TASK DIRECTIONS =
Reproduce verbatim the lines of the material below, starting at the line with "DETAILED ROUTING" and ending at the line with "Remaining antenna violation", both inclusive; skip the rest.

SUPPLIED MATERIAL =
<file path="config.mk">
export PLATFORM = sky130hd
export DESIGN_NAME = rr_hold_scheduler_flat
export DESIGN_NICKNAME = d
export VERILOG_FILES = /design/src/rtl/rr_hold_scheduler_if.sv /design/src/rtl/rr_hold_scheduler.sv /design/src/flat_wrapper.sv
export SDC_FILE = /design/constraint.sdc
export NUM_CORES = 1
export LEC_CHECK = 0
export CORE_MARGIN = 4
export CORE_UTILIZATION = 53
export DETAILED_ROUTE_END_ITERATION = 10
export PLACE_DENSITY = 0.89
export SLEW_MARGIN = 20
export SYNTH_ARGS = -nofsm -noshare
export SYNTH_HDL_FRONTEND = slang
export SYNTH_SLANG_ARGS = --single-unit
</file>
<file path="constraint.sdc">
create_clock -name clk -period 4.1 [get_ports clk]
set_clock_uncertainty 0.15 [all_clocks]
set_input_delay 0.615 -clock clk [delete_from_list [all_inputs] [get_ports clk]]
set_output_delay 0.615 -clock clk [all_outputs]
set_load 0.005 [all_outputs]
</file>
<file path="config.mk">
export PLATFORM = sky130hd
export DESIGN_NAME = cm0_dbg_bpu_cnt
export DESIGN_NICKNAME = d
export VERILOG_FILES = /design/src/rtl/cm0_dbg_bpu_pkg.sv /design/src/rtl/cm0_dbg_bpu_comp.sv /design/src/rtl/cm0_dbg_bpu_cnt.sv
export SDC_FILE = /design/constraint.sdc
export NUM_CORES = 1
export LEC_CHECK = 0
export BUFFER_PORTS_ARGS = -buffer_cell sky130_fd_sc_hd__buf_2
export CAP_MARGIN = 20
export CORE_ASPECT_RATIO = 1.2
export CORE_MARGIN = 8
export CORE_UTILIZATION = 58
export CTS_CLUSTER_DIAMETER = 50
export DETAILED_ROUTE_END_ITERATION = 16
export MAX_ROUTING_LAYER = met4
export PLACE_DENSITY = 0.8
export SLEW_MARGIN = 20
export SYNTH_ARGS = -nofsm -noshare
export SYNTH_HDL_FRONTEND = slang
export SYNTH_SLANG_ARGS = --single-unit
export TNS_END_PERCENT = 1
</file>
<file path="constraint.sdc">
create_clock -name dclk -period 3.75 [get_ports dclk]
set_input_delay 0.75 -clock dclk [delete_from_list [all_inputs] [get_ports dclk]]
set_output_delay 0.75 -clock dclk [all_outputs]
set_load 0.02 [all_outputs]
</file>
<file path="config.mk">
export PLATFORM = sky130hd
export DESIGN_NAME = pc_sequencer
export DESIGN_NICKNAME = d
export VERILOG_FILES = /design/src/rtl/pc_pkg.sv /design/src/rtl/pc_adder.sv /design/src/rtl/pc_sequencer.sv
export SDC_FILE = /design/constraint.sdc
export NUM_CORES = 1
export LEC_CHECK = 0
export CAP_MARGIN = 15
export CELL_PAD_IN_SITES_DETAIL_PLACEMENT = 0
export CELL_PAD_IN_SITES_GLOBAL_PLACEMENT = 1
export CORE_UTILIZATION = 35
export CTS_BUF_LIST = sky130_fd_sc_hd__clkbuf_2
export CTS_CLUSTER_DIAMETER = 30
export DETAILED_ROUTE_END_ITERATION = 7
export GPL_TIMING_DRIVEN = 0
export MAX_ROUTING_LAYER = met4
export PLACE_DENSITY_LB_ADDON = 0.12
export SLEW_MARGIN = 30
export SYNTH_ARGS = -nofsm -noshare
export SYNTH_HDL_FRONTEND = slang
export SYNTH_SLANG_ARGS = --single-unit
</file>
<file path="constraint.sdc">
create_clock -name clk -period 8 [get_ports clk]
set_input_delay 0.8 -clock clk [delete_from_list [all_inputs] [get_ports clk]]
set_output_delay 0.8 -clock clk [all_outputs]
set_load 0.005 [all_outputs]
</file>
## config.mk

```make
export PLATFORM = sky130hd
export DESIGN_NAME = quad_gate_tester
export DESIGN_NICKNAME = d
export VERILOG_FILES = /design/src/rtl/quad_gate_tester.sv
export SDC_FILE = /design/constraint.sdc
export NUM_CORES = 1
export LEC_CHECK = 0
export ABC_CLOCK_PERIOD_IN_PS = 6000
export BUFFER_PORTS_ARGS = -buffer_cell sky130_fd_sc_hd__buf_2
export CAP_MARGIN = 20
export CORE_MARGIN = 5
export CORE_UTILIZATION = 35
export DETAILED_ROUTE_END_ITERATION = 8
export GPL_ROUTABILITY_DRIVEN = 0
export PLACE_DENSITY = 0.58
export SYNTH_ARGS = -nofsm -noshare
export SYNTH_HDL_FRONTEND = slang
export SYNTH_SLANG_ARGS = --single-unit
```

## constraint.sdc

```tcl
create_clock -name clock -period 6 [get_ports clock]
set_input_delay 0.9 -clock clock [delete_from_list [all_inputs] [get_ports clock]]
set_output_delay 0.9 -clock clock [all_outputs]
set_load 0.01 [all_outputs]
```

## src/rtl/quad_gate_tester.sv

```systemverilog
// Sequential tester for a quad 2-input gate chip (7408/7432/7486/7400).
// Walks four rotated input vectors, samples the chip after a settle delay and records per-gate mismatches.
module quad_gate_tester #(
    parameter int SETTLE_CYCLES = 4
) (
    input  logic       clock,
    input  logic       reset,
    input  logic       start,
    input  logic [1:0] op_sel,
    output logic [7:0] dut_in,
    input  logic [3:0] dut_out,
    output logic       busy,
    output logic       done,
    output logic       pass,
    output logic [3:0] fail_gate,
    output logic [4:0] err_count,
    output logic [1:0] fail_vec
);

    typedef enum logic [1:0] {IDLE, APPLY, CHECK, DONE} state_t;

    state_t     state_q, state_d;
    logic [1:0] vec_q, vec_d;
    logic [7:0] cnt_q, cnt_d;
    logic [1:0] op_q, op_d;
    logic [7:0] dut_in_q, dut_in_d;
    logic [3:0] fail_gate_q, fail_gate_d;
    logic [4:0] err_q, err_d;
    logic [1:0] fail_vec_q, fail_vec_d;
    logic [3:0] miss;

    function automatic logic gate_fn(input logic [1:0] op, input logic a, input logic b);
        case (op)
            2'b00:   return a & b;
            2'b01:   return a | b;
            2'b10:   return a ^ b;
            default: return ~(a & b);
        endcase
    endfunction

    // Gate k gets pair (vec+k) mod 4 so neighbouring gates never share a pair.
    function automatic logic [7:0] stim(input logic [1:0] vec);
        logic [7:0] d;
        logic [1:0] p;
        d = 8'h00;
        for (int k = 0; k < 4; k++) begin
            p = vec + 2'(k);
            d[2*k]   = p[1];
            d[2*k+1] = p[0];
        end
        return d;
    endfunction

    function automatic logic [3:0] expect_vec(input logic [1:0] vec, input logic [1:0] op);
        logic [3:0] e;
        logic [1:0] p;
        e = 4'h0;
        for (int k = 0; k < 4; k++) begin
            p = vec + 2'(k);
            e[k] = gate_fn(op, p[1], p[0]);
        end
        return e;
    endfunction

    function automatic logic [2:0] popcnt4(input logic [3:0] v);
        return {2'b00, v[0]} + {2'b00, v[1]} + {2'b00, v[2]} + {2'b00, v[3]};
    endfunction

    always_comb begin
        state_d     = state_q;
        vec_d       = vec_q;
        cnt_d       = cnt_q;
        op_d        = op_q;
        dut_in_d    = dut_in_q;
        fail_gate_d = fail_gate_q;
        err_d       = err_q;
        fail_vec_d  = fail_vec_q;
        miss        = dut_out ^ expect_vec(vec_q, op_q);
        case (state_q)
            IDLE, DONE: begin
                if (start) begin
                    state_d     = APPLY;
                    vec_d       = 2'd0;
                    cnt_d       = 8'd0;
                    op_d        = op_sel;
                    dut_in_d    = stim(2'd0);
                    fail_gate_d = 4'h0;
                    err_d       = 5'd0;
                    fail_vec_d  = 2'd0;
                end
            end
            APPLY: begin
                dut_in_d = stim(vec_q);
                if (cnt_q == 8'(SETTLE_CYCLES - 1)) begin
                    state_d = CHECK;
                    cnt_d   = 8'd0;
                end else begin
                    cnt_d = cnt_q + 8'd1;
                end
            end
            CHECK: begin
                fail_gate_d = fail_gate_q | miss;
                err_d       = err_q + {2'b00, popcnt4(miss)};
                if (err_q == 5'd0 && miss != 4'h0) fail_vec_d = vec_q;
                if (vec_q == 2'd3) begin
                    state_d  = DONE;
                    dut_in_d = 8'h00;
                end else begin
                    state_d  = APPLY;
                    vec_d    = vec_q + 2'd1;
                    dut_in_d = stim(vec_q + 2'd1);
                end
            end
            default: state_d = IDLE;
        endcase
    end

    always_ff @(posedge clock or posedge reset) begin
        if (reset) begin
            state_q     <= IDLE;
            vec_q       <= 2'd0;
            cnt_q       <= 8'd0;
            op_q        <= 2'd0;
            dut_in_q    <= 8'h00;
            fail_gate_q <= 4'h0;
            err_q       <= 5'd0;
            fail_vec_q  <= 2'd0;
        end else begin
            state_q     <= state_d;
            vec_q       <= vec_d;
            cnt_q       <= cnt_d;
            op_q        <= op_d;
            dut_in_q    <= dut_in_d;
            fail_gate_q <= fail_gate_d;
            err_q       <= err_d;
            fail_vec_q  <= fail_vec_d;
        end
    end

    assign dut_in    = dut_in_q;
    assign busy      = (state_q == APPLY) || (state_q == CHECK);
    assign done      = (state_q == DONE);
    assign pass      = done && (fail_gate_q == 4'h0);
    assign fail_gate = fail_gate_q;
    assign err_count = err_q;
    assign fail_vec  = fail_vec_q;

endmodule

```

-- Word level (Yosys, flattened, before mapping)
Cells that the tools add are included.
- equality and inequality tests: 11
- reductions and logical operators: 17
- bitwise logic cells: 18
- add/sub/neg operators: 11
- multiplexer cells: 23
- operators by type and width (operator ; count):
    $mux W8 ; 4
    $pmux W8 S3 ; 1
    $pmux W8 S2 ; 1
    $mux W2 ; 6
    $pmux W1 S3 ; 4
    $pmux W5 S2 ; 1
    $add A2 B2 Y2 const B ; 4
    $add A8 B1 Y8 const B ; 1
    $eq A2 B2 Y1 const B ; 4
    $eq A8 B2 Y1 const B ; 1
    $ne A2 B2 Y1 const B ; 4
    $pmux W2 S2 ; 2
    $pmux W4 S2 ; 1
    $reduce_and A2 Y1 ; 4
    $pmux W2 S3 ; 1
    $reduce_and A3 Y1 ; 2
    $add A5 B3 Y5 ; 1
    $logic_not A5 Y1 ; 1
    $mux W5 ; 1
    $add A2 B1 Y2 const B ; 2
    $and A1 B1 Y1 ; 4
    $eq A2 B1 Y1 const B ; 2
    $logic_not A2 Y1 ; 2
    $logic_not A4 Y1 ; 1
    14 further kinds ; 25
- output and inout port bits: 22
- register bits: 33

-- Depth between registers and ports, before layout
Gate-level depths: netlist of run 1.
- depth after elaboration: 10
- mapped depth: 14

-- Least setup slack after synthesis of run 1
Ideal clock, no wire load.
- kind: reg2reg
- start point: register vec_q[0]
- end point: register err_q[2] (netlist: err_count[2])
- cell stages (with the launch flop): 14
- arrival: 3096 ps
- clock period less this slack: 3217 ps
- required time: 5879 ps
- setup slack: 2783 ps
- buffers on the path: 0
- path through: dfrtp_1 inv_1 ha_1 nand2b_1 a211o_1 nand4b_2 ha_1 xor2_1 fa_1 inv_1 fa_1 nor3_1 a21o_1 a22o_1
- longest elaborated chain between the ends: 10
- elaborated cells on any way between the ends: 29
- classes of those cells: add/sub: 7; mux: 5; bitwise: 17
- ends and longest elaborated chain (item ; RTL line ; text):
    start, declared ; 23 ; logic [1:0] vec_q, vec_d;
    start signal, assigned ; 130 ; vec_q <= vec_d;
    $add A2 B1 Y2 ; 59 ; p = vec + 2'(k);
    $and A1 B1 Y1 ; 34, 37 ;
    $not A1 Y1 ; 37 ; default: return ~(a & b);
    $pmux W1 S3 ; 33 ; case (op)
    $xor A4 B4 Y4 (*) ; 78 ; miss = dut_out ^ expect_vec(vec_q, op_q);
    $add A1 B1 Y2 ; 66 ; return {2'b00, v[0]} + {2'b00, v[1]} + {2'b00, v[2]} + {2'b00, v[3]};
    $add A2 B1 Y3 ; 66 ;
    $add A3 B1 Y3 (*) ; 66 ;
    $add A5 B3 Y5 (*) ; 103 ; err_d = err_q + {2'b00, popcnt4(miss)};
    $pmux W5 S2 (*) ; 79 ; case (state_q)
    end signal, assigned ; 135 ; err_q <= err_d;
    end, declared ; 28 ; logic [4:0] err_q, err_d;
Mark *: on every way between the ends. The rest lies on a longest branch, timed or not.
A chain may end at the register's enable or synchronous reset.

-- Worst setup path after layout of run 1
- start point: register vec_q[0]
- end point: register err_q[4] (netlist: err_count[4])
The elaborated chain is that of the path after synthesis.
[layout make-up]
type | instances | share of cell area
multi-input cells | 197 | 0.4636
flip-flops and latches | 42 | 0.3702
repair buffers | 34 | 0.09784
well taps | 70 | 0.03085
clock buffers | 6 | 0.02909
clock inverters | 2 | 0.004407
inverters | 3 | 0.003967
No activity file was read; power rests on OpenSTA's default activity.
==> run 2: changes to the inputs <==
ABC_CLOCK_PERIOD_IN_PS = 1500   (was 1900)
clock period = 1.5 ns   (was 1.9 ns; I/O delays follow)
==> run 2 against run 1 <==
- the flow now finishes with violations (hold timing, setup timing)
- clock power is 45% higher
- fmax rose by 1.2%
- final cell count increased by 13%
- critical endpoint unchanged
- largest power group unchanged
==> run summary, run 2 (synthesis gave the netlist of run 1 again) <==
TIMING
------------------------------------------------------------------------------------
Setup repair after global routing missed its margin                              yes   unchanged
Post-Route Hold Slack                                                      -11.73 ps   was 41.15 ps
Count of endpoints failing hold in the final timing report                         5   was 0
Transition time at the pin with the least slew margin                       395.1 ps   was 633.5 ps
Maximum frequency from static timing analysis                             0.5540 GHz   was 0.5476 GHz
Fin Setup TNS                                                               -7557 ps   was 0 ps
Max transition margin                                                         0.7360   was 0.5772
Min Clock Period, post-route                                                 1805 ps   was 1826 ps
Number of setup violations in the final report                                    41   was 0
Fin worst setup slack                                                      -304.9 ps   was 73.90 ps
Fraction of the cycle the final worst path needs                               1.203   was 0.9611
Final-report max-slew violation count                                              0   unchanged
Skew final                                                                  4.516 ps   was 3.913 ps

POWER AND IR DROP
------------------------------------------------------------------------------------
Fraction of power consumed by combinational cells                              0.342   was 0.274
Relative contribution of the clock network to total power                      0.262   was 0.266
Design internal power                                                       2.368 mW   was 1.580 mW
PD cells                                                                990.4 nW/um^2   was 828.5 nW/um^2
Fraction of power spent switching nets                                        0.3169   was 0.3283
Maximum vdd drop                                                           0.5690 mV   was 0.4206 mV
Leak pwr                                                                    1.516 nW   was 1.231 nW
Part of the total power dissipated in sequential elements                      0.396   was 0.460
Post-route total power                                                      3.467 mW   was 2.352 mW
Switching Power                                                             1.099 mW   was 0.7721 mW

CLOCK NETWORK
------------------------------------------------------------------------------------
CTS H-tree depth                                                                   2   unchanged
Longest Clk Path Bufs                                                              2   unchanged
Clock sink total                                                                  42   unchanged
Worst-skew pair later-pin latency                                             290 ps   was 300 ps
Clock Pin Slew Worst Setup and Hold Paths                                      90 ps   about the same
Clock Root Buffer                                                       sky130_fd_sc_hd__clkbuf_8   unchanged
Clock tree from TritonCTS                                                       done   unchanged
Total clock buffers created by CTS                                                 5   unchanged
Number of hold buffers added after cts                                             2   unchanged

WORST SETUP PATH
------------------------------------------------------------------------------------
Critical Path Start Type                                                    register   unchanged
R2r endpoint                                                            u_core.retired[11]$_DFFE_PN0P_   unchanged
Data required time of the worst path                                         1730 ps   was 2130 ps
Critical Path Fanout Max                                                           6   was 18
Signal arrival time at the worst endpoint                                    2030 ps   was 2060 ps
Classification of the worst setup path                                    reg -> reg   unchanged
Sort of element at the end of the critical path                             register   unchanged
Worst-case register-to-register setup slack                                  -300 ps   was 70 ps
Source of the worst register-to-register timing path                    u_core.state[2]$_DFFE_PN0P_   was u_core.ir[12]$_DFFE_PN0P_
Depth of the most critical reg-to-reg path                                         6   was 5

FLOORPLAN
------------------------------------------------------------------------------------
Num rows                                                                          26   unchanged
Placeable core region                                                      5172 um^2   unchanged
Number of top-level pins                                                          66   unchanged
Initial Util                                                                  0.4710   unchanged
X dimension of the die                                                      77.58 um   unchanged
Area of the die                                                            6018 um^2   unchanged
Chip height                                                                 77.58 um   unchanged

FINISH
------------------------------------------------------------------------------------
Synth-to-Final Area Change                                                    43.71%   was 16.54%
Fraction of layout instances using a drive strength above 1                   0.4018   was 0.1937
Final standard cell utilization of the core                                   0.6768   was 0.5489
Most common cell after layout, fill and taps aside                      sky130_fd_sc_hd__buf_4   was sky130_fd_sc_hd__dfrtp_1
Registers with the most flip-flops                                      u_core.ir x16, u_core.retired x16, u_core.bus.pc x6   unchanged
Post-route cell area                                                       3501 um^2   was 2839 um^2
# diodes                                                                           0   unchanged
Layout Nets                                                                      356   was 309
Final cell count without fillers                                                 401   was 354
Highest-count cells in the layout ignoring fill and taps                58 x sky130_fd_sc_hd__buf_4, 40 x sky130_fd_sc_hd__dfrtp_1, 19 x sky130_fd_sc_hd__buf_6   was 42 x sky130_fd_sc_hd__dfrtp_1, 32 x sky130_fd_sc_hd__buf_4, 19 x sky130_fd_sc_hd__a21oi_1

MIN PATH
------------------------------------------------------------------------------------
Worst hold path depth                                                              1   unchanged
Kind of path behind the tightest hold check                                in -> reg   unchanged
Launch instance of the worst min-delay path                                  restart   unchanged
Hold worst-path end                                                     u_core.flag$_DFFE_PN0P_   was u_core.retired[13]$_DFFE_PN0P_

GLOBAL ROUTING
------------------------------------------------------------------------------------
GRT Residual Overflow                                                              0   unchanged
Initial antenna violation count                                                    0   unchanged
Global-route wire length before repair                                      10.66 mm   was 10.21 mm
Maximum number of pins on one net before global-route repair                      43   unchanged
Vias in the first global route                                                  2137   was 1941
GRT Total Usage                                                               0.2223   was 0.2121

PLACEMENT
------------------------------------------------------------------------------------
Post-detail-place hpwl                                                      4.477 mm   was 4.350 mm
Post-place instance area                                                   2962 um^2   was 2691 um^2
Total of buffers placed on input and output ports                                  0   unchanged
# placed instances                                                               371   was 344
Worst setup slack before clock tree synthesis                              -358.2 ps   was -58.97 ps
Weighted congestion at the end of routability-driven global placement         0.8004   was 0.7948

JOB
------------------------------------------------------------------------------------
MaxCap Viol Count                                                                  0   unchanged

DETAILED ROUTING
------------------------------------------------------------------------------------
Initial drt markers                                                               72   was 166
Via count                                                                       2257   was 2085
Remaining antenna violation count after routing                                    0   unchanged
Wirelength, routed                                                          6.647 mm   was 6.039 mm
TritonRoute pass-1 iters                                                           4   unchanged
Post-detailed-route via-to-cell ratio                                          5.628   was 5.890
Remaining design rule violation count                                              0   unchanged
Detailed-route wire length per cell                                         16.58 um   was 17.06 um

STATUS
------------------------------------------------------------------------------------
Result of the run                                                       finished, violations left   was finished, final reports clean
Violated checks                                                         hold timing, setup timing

FINAL ANSWER =
DETAILED ROUTING
------------------------------------------------------------------------------------
Initial drt markers                                                               72   was 166
Via count                                                                       2257   was 2085
Remaining antenna violation count after routing                                    0   unchanged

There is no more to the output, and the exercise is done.